In this tutorial, we’ll present the concept of Kubernetes operators and how we can implement them using the Java Operator SDK. To illustrate this, we’ll implement an operator that simplifies the task of deploying an instance of the OWASP’s Dependency-Track application to a cluster.

2. What Is a Kubernetes Operator?

In Kubernetes parlance, an Operator is a software component, usually deployed in a cluster, that manages the lifecycle of a set of resources. It extends the native set of controllers, such as replicaset and job controllers, to manage complex or interrelated components as a single-managed unit.

Let’s look at a few common use cases where operators are used:

  • Enforce best practices when deploying applications to a cluster
  • Keep track and recover from accidentally removing/changing resources used by an application
  • Automate housekeeping tasks associated with an application, such as regular backups and cleanups
  • Automate off-cluster resource provisioning — for example, storage buckets and certificates
  • Improve application developers’ experience when interacting with Kubernetes in general
  • Improve overall security by allowing users to manage only application-level resources instead of low-level ones such as pods and deployments
  • Expose application-specific resources (a.k.a. Custom Resource Definitions) as Kubernetes resources

This last use case is quite interesting. It allows a solution provider to leverage the existing practices around regular Kubernetes resources to manage application-specific resources. The main benefit is that anyone adopting this application can use existing infrastructure-as-code tools.

To give us an idea of the different kinds of available operators, we can check the OperatorHub.io site. There, we’ll find operators for popular databases, API managers, development tools, and others.

3. Operators and CRDs

Custom Resource Definitions, or CRDs for short, are a Kubernetes extension mechanism that allows us to store structured data in a cluster. As with almost everything on this platform, the CRD definition itself is also a resource.

This meta-definition describes the scope of a given CRD instance (namespace-based or global) and the schema used to validate CRD instances. Once registered, users can create CRD instances as if they were native ones. Cluster administrators can also include CRDs as part of role definitions, thus granting access only to authorized users and applications.

Now, registering a CRD on itself does not imply that Kubernetes will use it in any way. As far as Kubernetes is concerned, a CRD instance is just an entry in its internal database. Since none of the standard Kubernetes native controllers know what to do with it, nothing will happen.

This is where the controller part of an operator comes into play. Once deployed, it will watch for events related to the corresponding custom resources and act in response to them.

Here, the act part is the important one.
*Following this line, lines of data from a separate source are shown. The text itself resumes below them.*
**config.mk**
```make
export PLATFORM = sky130hd
export DESIGN_NAME = axi_write_join
export DESIGN_NICKNAME = d
export VERILOG_FILES = /design/src/rtl/axi_write_join.sv
export SDC_FILE = /design/constraint.sdc
export NUM_CORES = 1
export LEC_CHECK = 0
export ABC_AREA = 1
export BUFFER_PORTS_ARGS = -buffer_cell sky130_fd_sc_hd__buf_2
export CAP_MARGIN = 10
export CORE_AREA = 2 2 280 282
export DETAILED_ROUTE_END_ITERATION = 7
export DIE_AREA = 0 0 282 284
export GPL_TIMING_DRIVEN = 0
export PLACE_DENSITY = 0.39
export SLEW_MARGIN = 20
export SYNTH_ARGS = -nofsm -noshare
export SYNTH_HDL_FRONTEND = slang
export SYNTH_SLANG_ARGS = --single-unit
```
**constraint.sdc**
```tcl
create_clock -name clk -period 1.4 [get_ports clk]
set_clock_uncertainty 0.05 [all_clocks]
set_input_delay 0.21 -clock clk [delete_from_list [all_inputs] [get_ports clk]]
set_output_delay 0.21 -clock clk [all_outputs]
set_load 0.01 [all_outputs]
```
**src/rtl/axi_write_join.sv**
```systemverilog
// axi_write_join
// Joins the independent AXI write-address (AW) and write-data (W) channels
// into one combined write request for the downstream AXI-to-UMI write stage.
// Only one transaction is in flight at a time:
//   COLLECT : gather one AW beat and one W beat, in any order and with any gap
//   SEND    : present the joined address/data/strobes until downstream accepts
//   RESP    : return an OKAY B response, then go back to collecting
// A synchronous reset drops any partially collected or unacknowledged
// transaction without issuing a B response for it.

module axi_write_join (
   input  logic         clk,
   input  logic         rst,

   // AXI write-address channel
   input  logic         s_awvalid,
   output logic         s_awready,
   input  logic [63:0]  s_awaddr,

   // AXI write-data channel
   input  logic         s_wvalid,
   output logic         s_wready,
   input  logic [255:0] s_wdata,
   input  logic [31:0]  s_wstrb,

   // AXI write-response channel
   output logic         s_bvalid,
   input  logic         s_bready,
   output logic [1:0]   s_bresp,

   // Joined write towards the downstream stage
   output logic         m_valid,
   input  logic         m_ready,
   output logic [63:0]  m_addr,
   output logic [255:0] m_data,
   output logic [31:0]  m_strb
);

   typedef enum logic [1:0] {
      COLLECT = 2'd0,
      SEND    = 2'd1,
      RESP    = 2'd2
   } state_t;

   state_t         state;

   // One-entry slots for each incoming channel
   logic           aw_full;
   logic           w_full;
   logic [63:0]    addr_q;
   logic [255:0]   data_q;
   logic [31:0]    strb_q;

   // Registered handshake outputs, kept in step with the state register
   logic           m_valid_q;
   logic           b_valid_q;

   // Handshake and slot-completion terms
   logic           in_collect;
   logic           aw_hs;
   logic           w_hs;
   logic           aw_done;
   logic           w_done;
   logic           m_hs;
   logic           b_hs;

   assign in_collect = (state == COLLECT);

   // Ready only while collecting and only for a slot that is still empty.
   // Gated by rst so that nothing is advertised while reset is held.
   assign s_awready  = ~rst & in_collect & ~aw_full;
   assign s_wready   = ~rst & in_collect & ~w_full;

   assign aw_hs      = s_awvalid & s_awready;
   assign w_hs       = s_wvalid  & s_wready;

   // A slot counts as full if it already was or is being filled this cycle
   assign aw_done    = aw_full | aw_hs;
   assign w_done     = w_full  | w_hs;

   assign m_valid    = ~rst & m_valid_q;
   assign s_bvalid   = ~rst & b_valid_q;

   // m_valid_q / b_valid_q are only ever set in SEND / RESP, so these
   // handshakes automatically ignore stray ready signals in other states
   assign m_hs       = m_valid & m_ready;
   assign b_hs       = s_bvalid & s_bready;

   // Every write is completed successfully
   assign s_bresp    = 2'b00;

   assign m_addr     = addr_q;
   assign m_data     = data_q;
   assign m_strb     = strb_q;

   // Transaction sequencer: slot flags, state and registered valid outputs
   always_ff @(posedge clk) begin
      if (rst) begin
         state     <= COLLECT;
         aw_full   <= 1'b0;
         w_full    <= 1'b0;
         m_valid_q <= 1'b0;
         b_valid_q <= 1'b0;
      end else begin
         case (state)
            COLLECT: begin
               if (aw_hs) begin
                  aw_full <= 1'b1;
               end
               if (w_hs) begin
                  w_full <= 1'b1;
               end
               if (aw_done && w_done) begin
                  state     <= SEND;
                  m_valid_q <= 1'b1;
               end
            end

            SEND: begin
               if (m_hs) begin
                  state     <= RESP;
                  m_valid_q <= 1'b0;
                  b_valid_q <= 1'b1;
                  aw_full   <= 1'b0;
                  w_full    <= 1'b0;
               end
            end

            RESP: begin
               if (b_hs) begin
                  state     <= COLLECT;
                  b_valid_q <= 1'b0;
               end
            end

            default: begin
               state     <= COLLECT;
               aw_full   <= 1'b0;
               w_full    <= 1'b0;
               m_valid_q <= 1'b0;
               b_valid_q <= 1'b0;
            end
         endcase
      end
   end

   // Capture address, data and strobes verbatim on their own handshakes
   always_ff @(posedge clk) begin
      if (rst) begin
         addr_q <= 64'd0;
         data_q <= 256'd0;
         strb_q <= 32'd0;
      end else begin
         if (aw_hs) begin
            addr_q <= s_awaddr;
         end
         if (w_hs) begin
            data_q <= s_wdata;
            strb_q <= s_wstrb;
         end
      end
   end

endmodule

```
The terminology is inspired by Control Theory, which can be summarized in the following diagram:

Control loop

4. Implementing an Operator

Let’s review the main tasks we have to complete to create an Operator:

  • Define a model of the target resources we’ll manage through the operator
  • Create a CRD that captures the required parameters needed to deploy those resources
  • Create a controller that watches a cluster for events related to the registered CRD

For this tutorial, we’ll implement an operator for the OWASP flagship project, Dependency-Track. This application allows users to track vulnerabilities in libraries used across an organization, thus allowing software security professionals to evaluate and address any issues found.

Dependency-Track’s Docker distribution consists of two components: API and frontend services, each with its own image. When deploying them to a Kubernetes cluster, the common practice is to wrap each one in a Deployment to manage the Pods that run these images.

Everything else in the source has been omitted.